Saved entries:

++++

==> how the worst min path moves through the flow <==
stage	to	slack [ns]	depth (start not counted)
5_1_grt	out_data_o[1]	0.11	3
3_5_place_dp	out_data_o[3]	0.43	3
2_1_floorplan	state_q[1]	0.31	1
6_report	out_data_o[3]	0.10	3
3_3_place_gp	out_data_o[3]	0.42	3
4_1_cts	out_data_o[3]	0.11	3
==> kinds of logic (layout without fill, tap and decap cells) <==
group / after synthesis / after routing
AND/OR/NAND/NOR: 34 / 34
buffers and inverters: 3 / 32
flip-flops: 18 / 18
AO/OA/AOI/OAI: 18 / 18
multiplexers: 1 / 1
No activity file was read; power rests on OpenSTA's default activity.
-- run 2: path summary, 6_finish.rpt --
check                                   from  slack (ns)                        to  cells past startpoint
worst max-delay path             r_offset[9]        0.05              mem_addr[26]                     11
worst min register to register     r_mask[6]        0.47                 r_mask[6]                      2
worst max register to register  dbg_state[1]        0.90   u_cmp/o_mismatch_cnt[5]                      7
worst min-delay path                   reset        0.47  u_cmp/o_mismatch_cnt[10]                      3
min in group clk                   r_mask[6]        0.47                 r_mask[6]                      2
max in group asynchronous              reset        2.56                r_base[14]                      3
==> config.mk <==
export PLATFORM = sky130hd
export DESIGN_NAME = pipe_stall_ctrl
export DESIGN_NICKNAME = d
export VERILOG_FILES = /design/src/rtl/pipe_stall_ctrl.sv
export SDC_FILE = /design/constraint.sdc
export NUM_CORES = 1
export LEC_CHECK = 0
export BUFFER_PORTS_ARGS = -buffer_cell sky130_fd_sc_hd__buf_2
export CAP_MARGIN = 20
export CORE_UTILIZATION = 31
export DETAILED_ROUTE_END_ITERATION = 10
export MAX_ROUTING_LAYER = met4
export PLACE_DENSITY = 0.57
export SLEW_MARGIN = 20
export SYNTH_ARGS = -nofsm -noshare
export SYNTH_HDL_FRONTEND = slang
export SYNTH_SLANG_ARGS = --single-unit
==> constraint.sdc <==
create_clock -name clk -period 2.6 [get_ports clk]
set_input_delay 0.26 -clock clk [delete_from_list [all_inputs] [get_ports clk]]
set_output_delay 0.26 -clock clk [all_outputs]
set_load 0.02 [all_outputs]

++++

_Problem to work on_.
All entries are to be returned word for word.

_Task solution_.
==> how the worst min path moves through the flow <==
stage	to	slack [ns]	depth (start not counted)
5_1_grt	out_data_o[1]	0.11	3
3_5_place_dp	out_data_o[3]	0.43	3
2_1_floorplan	state_q[1]	0.31	1
6_report	out_data_o[3]	0.10	3
3_3_place_gp	out_data_o[3]	0.42	3
4_1_cts	out_data_o[3]	0.11	3
==> kinds of logic (layout without fill, tap and decap cells) <==
group / after synthesis / after routing
AND/OR/NAND/NOR: 34 / 34
buffers and inverters: 3 / 32
flip-flops: 18 / 18
AO/OA/AOI/OAI: 18 / 18
multiplexers: 1 / 1
No activity file was read; power rests on OpenSTA's default activity.
-- run 2: path summary, 6_finish.rpt --
check                                   from  slack (ns)                        to  cells past startpoint
worst max-delay path             r_offset[9]        0.05              mem_addr[26]                     11
worst min register to register     r_mask[6]        0.47                 r_mask[6]                      2
worst max register to register  dbg_state[1]        0.90   u_cmp/o_mismatch_cnt[5]                      7
worst min-delay path                   reset        0.47  u_cmp/o_mismatch_cnt[10]                      3
min in group clk                   r_mask[6]        0.47                 r_mask[6]                      2
max in group asynchronous              reset        2.56                r_base[14]                      3
==> config.mk <==
export PLATFORM = sky130hd
export DESIGN_NAME = pipe_stall_ctrl
export DESIGN_NICKNAME = d
export VERILOG_FILES = /design/src/rtl/pipe_stall_ctrl.sv
export SDC_FILE = /design/constraint.sdc
export NUM_CORES = 1
export LEC_CHECK = 0
export BUFFER_PORTS_ARGS = -buffer_cell sky130_fd_sc_hd__buf_2
export CAP_MARGIN = 20
export CORE_UTILIZATION = 31
export DETAILED_ROUTE_END_ITERATION = 10
export MAX_ROUTING_LAYER = met4
export PLACE_DENSITY = 0.57
export SLEW_MARGIN = 20
export SYNTH_ARGS = -nofsm -noshare
export SYNTH_HDL_FRONTEND = slang
export SYNTH_SLANG_ARGS = --single-unit
==> constraint.sdc <==
create_clock -name clk -period 2.6 [get_ports clk]
set_input_delay 0.26 -clock clk [delete_from_list [all_inputs] [get_ports clk]]
set_output_delay 0.26 -clock clk [all_outputs]
set_load 0.02 [all_outputs]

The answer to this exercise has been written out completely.